Tensioni razziali Usa, 200 arresti per le proteste: arrestato leader nero, 5 agenti feriti

Preso, in Louisiana, DeRay McKesson, uno dei più famosi attivisti dell’organizzazione Black Lives Matter

Le proteste a Detroit, San Francisco, dove decine di persone hanno bloccato la rampa del Bay Bridge, e Denver, con gli attivisti che hanno programmato un sit-in di 135 ore, un’ora per ogni afroamericano ucciso dalla polizia quest’anno. Proseguono in diversi stati americani le manifestazioni per protestare contro le uccisioni brutali di neri da parte della polizia. Gran parte delle iniziative è sostenuta dal movimento Black lives matter.

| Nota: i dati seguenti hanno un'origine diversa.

Background: an optimization exercise with open tools, aiming at small area, a short achievable clock period and few clock cycles. Do not read the settings as production practice. Function was checked by simulation only, so behaviour that the tests miss may differ from the original. No activity file was given, so power comes from the tool's default toggle rates.

$ cat design/flow/design.v
module htfv_crc8 (
    input  wire [7:0] acc_in,
    input  wire [7:0] data,
    output reg  [7:0] acc_out
);
    integer i;
    always @* begin
        acc_out = acc_in ^ data;
        for (i = 0; i < 8; i = i + 1) begin
            if (acc_out[7])
                acc_out = {acc_out[6:0], 1'b0} ^ 8'h31;
            else
                acc_out = {acc_out[6:0], 1'b0};
        end
    end
endmodule
module htfv_scaler (
    input  wire [15:0] raw,
    input  wire        humid,      
    output wire [23:0] num,
    output wire [15:0] centi
);
    wire [23:0] p = humid ? raw * 24'd100 : raw * 24'd165;
    wire [30:0] x = p * 31'd100;
    wire [14:0] q = x[30:16];
    wire [16:0] s = {2'b00, q} + {1'b0, x[15:0]} + 17'd1;
    assign num   = humid ? p : p - 24'd2621400;
    assign centi = {1'b0, q} + {15'd0, s[16]} - (humid ? 16'd0 : 16'd4000);
endmodule
module htfv (
    input  wire        clk,
    input  wire        rst,
    input  wire        op_valid,
    input  wire [31:0] op,
    output wire        op_ready,
    input  wire [4:0]  raddr,
    output reg  [31:0] rdata
);
    localparam [1:0] S_IDLE = 2'd0, S_RECV = 2'd1, S_DONE = 2'd2, S_FAIL = 2'd3;
    localparam [1:0] C_NONE = 2'd0, C_RST = 2'd1, C_CONV = 2'd2, C_READ = 2'd3;
    localparam [2:0] E_OK = 3'd0, E_CHECKSUM = 3'd1, E_BUS = 3'd2, E_SEQUENCE = 3'd3,
                     E_RANGE = 3'd4, E_NOT_VALID = 3'd5, E_ILLEGAL = 3'd6;
    reg [7:0]  devaddr;
    reg        lock;
    reg [1:0]  cmd;
    reg [7:0]  acc;
    reg        match;
    reg [1:0]  fstate;
    reg [4:0]  count, idx;
    reg [1:0]  pos;
    reg [7:0]  hi, lo, fcrc;
    reg        ckerr, ferr;
    reg [3:0]  erridx;
    reg [15:0] word [0:15];
    reg [23:0] res;
    reg [15:0] centi;
    reg [2:0]  ecode;
    assign op_ready = 1'b1;
    wire [7:0]  grp    = op[31:24];
    wire [7:0]  op_idx = op[23:16];
    wire [15:0] imm    = op[15:0];
    wire [7:0]  b      = op[7:0];
    wire z_idx = (op_idx == 8'h00);
    wire z_hi  = (op[15:8] == 8'h00);
    wire z_b   = (b == 8'h00);
    wire f_none = z_idx & z_hi & z_b;    
    wire f_byte = z_idx & z_hi;          
    wire f_word = z_idx;                 
    wire f_ix   = z_hi & z_b;            
    wire is_nop      = (grp == 8'h00) & f_none;
    wire is_cmd      = ((grp == 8'h10) | (grp == 8'h11) | (grp == 8'h12)) & f_none;
    wire is_cfg_addr = (grp == 8'h1F) & f_byte;
    wire is_crc_init = (grp == 8'h20) & f_none;
    wire is_crc_byte = (grp == 8'h21) & f_byte;
    wire is_crc_cmp  = (grp == 8'h22) & f_byte;
    wire is_crc_word = (grp == 8'h23) & f_word;
    wire is_frm_start= (grp == 8'h30) & f_byte;
    wire is_frm_byte = (grp == 8'h31) & f_byte;
    wire is_frm_berr = (grp == 8'h32) & f_none;
    wire is_frm_read = (grp == 8'h33) & f_ix;
    wire is_scl_imm  = ((grp == 8'h40) | (grp == 8'h41)) & f_word;
    wire is_scl_wd   = ((grp == 8'h42) | (grp == 8'h43)) & f_ix;
    wire [7:0] acc_next;
    htfv_crc8 u_crc_acc (.acc_in(acc), .data(b), .acc_out(acc_next));
    wire [7:0] fcrc_next;
    htfv_crc8 u_crc_frm (.acc_in(pos == 2'd0 ? 8'h00 : fcrc), .data(b), .acc_out(fcrc_next));
    wire [7:0] wcrc_hi, wcrc;
    htfv_crc8 u_crc_w0 (.acc_in(8'h00),   .data(imm[15:8]), .acc_out(wcrc_hi));
    htfv_crc8 u_crc_w1 (.acc_in(wcrc_hi), .data(imm[7:0]),  .acc_out(wcrc));
    wire [15:0] word_rd = word[op_idx[3:0]];
    wire        idx_ok  = (op_idx < {3'b000, count});
    wire [15:0] scl_raw   = grp[1] ? word_rd : imm;
    wire        scl_humid = grp[0];
    wire [23:0] scl_num;
    wire [15:0] scl_centi;
    htfv_scaler u_scaler (.raw(scl_raw), .humid(scl_humid), .num(scl_num), .centi(scl_centi));
    wire frame_ok  = (fcrc == b);
    wire ckerr_new = ckerr | ~frame_ok;
    wire last      = (idx + 5'd1 == count);
    wire in_recv   = (fstate == S_RECV);
    wire in_done   = (fstate == S_DONE);
    always @(posedge clk) begin
        if (op_valid && !rst && is_frm_byte && in_recv && pos == 2'd2 && !ckerr && frame_ok)
            word[idx[3:0]] <= {hi, lo};
    end
    always @(posedge clk) begin
        if (rst) begin
            devaddr <= 8'h40;
            lock    <= 1'b0;
            cmd     <= C_NONE;
            acc     <= 8'h00;
            match   <= 1'b0;
            fstate  <= S_IDLE;
            count   <= 5'd0;
            idx     <= 5'd0;
            pos     <= 2'd0;
            hi      <= 8'h00;
            lo      <= 8'h00;
            fcrc    <= 8'h00;
            ckerr   <= 1'b0;
            ferr    <= 1'b0;
            erridx  <= 4'd0;
            res     <= 24'd0;
            centi   <= 16'd0;
            ecode   <= E_OK;
        end else if (op_valid) begin
            if (is_nop) begin
                ecode <= E_OK;
            end else if (is_cmd) begin
                if (in_recv) begin
                    ecode <= E_SEQUENCE;
                end else begin
                    lock  <= 1'b1;
                    cmd   <= grp[1:0] + 2'd1;
                    ecode <= E_OK;
                end
            end else if (is_cfg_addr) begin
                if (lock) begin
                    ecode <= E_SEQUENCE;
                end else begin
                    devaddr <= b;
                    lock    <= 1'b1;
                    ecode   <= E_OK;
                end
            end else if (is_crc_init) begin
                acc   <= 8'h00;
                ecode <= E_OK;
            end else if (is_crc_byte) begin
                acc   <= acc_next;
                ecode <= E_OK;
            end else if (is_crc_cmp) begin
                match <= (acc == b);
                ecode <= E_OK;
            end else if (is_crc_word) begin
                res   <= {16'd0, wcrc};
                ecode <= E_OK;
            end else if (is_frm_start) begin
                if (in_recv) begin
                    ecode <= E_SEQUENCE;
                end else if (b > 8'd16) begin
                    ecode <= E_RANGE;
                end else begin
                    count  <= b[4:0];
                    idx    <= 5'd0;
                    pos    <= 2'd0;
                    hi     <= 8'h00;
                    lo     <= 8'h00;
                    fcrc   <= 8'h00;
                    ckerr  <= 1'b0;
                    ferr   <= 1'b0;
                    erridx <= 4'd0;
                    fstate <= (b == 8'd0) ? S_DONE : S_RECV;
                    ecode  <= E_OK;
                end
            end else if (is_frm_byte) begin
                if (!in_recv) begin
                    ecode <= E_SEQUENCE;
                end else if (pos == 2'd0) begin
                    hi    <= b;
                    fcrc  <= fcrc_next;
                    pos   <= 2'd1;
                    ecode <= E_OK;
                end else if (pos == 2'd1) begin
                    lo    <= b;
                    fcrc  <= fcrc_next;
                    pos   <= 2'd2;
                    ecode <= E_OK;
                end else begin
                    if (!ckerr && !frame_ok) begin
                        ckerr  <= 1'b1;
                        erridx <= idx[3:0];
                    end
                    idx <= idx + 5'd1;
                    pos <= 2'd0;
                    if (last && !ckerr_new) begin
                        fstate <= S_DONE;
                        ecode  <= E_OK;
                    end else if (last) begin
                        fstate <= S_FAIL;
                        ecode  <= E_CHECKSUM;
                    end else begin
                        ecode  <= E_OK;
                    end
                end
            end else if (is_frm_berr) begin
                if (!in_recv) begin
                    ecode <= E_SEQUENCE;
                end else begin
                    erridx <= idx[3:0];
                    ferr   <= 1'b1;
                    fstate <= S_FAIL;
                    ecode  <= E_BUS;
                end
            end else if (is_frm_read) begin
                if (!in_done) begin
                    ecode <= E_NOT_VALID;
                end else if (!idx_ok) begin
                    ecode <= E_RANGE;
                end else begin
                    res   <= {8'd0, word_rd};
                    ecode <= E_OK;
                end
            end else if (is_scl_imm) begin
                res   <= scl_num;
                centi <= scl_centi;
                ecode <= E_OK;
            end else if (is_scl_wd) begin
                if (!in_done) begin
                    ecode <= E_NOT_VALID;
                end else if (!idx_ok) begin
                    ecode <= E_RANGE;
                end else begin
                    res   <= scl_num;
                    centi <= scl_centi;
                    ecode <= E_OK;
                end
            end else begin
                ecode <= E_ILLEGAL;
            end
        end
    end
    wire [7:0]  txa    = (cmd != C_NONE) ? devaddr : 8'h00;
    wire [7:0]  txb    = (cmd == C_RST) ? 8'h1E : (cmd == C_CONV) ? 8'h40 : 8'h00;
    wire [7:0]  rxw    = (cmd == C_READ) ? 8'd2 : 8'd0;
    wire [15:0] waitus = (cmd == C_RST) ? 16'd5000 : (cmd == C_CONV) ? 16'd5600 : 16'd0;
    always @* begin
        case (raddr)
            5'h00: rdata = {4'h0, erridx, 3'b000, idx, 5'b00000, ecode, lock, match, ferr, ckerr, pos, fstate};
            5'h01: rdata = {{8{res[23]}}, res};
            5'h02: rdata = {16'h0000, centi};
            5'h03: rdata = {8'h00, rxw, txa, txb};
            5'h04: rdata = {16'h0000, waitus};
            5'h05: rdata = {24'h000000, acc};
            5'h06: rdata = {24'h000000, devaddr};
            5'h07: rdata = {fcrc, lo, hi, 3'b000, count};
            5'h08: rdata = 32'd16;
            default: rdata = 32'h0000_0000;
        endcase
    end
endmodule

La tensione rimane alle stelle: in tutto circa 200 persone sono state arrestate. Cinque agenti sono rimasti invece feriti nelle nuove proteste a St. Paul, in Minnesota, dove nei giorni scorsi gli agenti avevano ucciso Philando Castile. I manifestanti hanno bloccato l’Interstate 94 e hanno lanciato contro gli agenti bottiglie molotov, petardi, fuochi d’artificio e sassi. L’autostrada è stata bloccata dai dimostranti in entrambe le direzioni: diverse persone sono state arrestate dalla polizia, che ha intimato più volte ai manifestanti di sgomberare.

 

Le autorità della Lousiana hanno annunciato di avere arrestato a Baton Rouge, la capitale dello Stato, uno dei più famosi attivisti neri dell’organizzazione Black Lives Matter, DeRay McKesson. Oltre a McKesson, la polizia ha arrestato altre 30 persone durante il corteo dei manifestanti che prima si è riunito davanti al negozio dove il 37enne afroamericano Alton Sterling è stato ucciso da un poliziotto e poi hanno protestato di fronte al dipartimento di polizia di Baton Rouge.